⟨

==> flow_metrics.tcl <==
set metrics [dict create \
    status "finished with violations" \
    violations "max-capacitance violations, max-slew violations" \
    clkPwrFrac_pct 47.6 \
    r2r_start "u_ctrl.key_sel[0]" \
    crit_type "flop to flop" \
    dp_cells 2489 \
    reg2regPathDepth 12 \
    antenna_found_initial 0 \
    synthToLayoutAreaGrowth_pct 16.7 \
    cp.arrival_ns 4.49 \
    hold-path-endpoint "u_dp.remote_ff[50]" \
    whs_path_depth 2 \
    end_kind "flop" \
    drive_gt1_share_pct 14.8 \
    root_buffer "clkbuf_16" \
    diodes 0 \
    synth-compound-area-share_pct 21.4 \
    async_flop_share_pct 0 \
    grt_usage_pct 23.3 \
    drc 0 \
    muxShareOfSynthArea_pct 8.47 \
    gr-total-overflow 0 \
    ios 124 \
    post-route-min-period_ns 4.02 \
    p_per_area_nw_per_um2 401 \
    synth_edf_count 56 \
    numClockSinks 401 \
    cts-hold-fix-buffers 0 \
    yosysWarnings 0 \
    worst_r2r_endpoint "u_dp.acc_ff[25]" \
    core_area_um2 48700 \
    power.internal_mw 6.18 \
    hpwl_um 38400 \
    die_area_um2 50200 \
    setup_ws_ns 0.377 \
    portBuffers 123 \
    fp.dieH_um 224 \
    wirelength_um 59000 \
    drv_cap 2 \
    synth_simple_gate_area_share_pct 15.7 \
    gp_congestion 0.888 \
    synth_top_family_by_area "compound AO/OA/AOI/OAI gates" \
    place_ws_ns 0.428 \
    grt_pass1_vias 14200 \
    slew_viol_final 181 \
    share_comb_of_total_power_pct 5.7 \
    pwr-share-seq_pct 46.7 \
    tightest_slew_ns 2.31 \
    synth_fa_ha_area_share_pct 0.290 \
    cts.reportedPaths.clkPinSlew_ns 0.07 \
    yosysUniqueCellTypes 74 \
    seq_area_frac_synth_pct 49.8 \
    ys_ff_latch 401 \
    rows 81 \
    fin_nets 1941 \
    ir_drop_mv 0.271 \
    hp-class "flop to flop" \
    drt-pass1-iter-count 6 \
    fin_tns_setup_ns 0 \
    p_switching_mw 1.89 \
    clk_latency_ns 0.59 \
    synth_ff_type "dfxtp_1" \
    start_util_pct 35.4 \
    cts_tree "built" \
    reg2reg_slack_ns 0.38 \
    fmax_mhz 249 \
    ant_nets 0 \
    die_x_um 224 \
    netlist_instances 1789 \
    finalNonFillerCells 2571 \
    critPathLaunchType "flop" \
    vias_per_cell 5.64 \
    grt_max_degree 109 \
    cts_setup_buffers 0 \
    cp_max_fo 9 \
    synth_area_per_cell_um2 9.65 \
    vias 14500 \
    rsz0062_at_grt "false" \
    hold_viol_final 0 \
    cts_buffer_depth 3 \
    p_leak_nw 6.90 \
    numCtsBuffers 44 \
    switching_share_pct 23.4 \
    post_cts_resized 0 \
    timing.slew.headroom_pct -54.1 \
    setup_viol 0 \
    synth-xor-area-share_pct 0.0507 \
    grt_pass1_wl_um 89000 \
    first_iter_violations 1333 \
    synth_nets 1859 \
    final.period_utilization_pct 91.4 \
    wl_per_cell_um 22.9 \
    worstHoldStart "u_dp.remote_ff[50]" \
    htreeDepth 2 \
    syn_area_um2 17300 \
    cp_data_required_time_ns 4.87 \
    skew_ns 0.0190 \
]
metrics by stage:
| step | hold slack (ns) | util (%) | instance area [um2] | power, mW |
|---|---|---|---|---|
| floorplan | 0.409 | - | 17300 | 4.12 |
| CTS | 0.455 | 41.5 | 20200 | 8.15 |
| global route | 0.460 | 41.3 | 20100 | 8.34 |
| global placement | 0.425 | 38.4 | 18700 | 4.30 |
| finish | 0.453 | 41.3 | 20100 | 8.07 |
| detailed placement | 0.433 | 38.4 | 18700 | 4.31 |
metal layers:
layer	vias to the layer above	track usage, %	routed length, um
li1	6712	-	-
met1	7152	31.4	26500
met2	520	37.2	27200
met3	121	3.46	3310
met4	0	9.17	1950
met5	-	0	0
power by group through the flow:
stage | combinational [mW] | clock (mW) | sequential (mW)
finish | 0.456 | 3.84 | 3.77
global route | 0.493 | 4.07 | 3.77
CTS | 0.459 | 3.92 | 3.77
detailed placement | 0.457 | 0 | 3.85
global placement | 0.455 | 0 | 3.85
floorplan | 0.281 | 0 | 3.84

⟩

## EXERCISE DESCRIPTION
Repeat the whole listing exactly, with no omissions.

## EXERCISE ANSWER
==> flow_metrics.tcl <==
set metrics [dict create \
    status "finished with violations" \
    violations "max-capacitance violations, max-slew violations" \
    clkPwrFrac_pct 47.6 \
    r2r_start "u_ctrl.key_sel[0]" \
    crit_type "flop to flop" \
    dp_cells 2489 \
    reg2regPathDepth 12 \
    antenna_found_initial 0 \
    synthToLayoutAreaGrowth_pct 16.7 \
    cp.arrival_ns 4.49 \
    hold-path-endpoint "u_dp.remote_ff[50]" \
    whs_path_depth 2 \
    end_kind "flop" \
    drive_gt1_share_pct 14.8 \
    root_buffer "clkbuf_16" \
    diodes 0 \
    synth-compound-area-share_pct 21.4 \
    async_flop_share_pct 0 \
    grt_usage_pct 23.3 \
    drc 0 \
    muxShareOfSynthArea_pct 8.47 \
    gr-total-overflow 0 \
    ios 124 \
    post-route-min-period_ns 4.02 \
    p_per_area_nw_per_um2 401 \
    synth_edf_count 56 \
    numClockSinks 401 \
    cts-hold-fix-buffers 0 \
    yosysWarnings 0 \
    worst_r2r_endpoint "u_dp.acc_ff[25]" \
    core_area_um2 48700 \
    power.internal_mw 6.18 \
    hpwl_um 38400 \
    die_area_um2 50200 \
    setup_ws_ns 0.377 \
    portBuffers 123 \
    fp.dieH_um 224 \
    wirelength_um 59000 \
    drv_cap 2 \
    synth_simple_gate_area_share_pct 15.7 \
    gp_congestion 0.888 \
    synth_top_family_by_area "compound AO/OA/AOI/OAI gates" \
    place_ws_ns 0.428 \
    grt_pass1_vias 14200 \
    slew_viol_final 181 \
    share_comb_of_total_power_pct 5.7 \
    pwr-share-seq_pct 46.7 \
    tightest_slew_ns 2.31 \
    synth_fa_ha_area_share_pct 0.290 \
    cts.reportedPaths.clkPinSlew_ns 0.07 \
    yosysUniqueCellTypes 74 \
    seq_area_frac_synth_pct 49.8 \
    ys_ff_latch 401 \
    rows 81 \
    fin_nets 1941 \
    ir_drop_mv 0.271 \
    hp-class "flop to flop" \
    drt-pass1-iter-count 6 \
    fin_tns_setup_ns 0 \
    p_switching_mw 1.89 \
    clk_latency_ns 0.59 \
    synth_ff_type "dfxtp_1" \
    start_util_pct 35.4 \
    cts_tree "built" \
    reg2reg_slack_ns 0.38 \
    fmax_mhz 249 \
    ant_nets 0 \
    die_x_um 224 \
    netlist_instances 1789 \
    finalNonFillerCells 2571 \
    critPathLaunchType "flop" \
    vias_per_cell 5.64 \
    grt_max_degree 109 \
    cts_setup_buffers 0 \
    cp_max_fo 9 \
    synth_area_per_cell_um2 9.65 \
    vias 14500 \
    rsz0062_at_grt "false" \
    hold_viol_final 0 \
    cts_buffer_depth 3 \
    p_leak_nw 6.90 \
    numCtsBuffers 44 \
    switching_share_pct 23.4 \
    post_cts_resized 0 \
    timing.slew.headroom_pct -54.1 \
    setup_viol 0 \
    synth-xor-area-share_pct 0.0507 \
    grt_pass1_wl_um 89000 \
    first_iter_violations 1333 \
    synth_nets 1859 \
    final.period_utilization_pct 91.4 \
    wl_per_cell_um 22.9 \
    worstHoldStart "u_dp.remote_ff[50]" \
    htreeDepth 2 \
    syn_area_um2 17300 \
    cp_data_required_time_ns 4.87 \
    skew_ns 0.0190 \
]
metrics by stage:
| step | hold slack (ns) | util (%) | instance area [um2] | power, mW |
|---|---|---|---|---|
| floorplan | 0.409 | - | 17300 | 4.12 |
| CTS | 0.455 | 41.5 | 20200 | 8.15 |
| global route | 0.460 | 41.3 | 20100 | 8.34 |
| global placement | 0.425 | 38.4 | 18700 | 4.30 |
| finish | 0.453 | 41.3 | 20100 | 8.07 |
| detailed placement | 0.433 | 38.4 | 18700 | 4.31 |
metal layers:
layer	vias to the layer above	track usage, %	routed length, um
li1	6712	-	-
met1	7152	31.4	26500
met2	520	37.2	27200
met3	121	3.46	3310
met4	0	9.17	1950
met5	-	0	0
power by group through the flow:
stage | combinational [mW] | clock (mW) | sequential (mW)
finish | 0.456 | 3.84 | 3.77
global route | 0.493 | 4.07 | 3.77
CTS | 0.459 | 3.92 | 3.77
detailed placement | 0.457 | 0 | 3.85
global placement | 0.455 | 0 | 3.85
floorplan | 0.281 | 0 | 3.84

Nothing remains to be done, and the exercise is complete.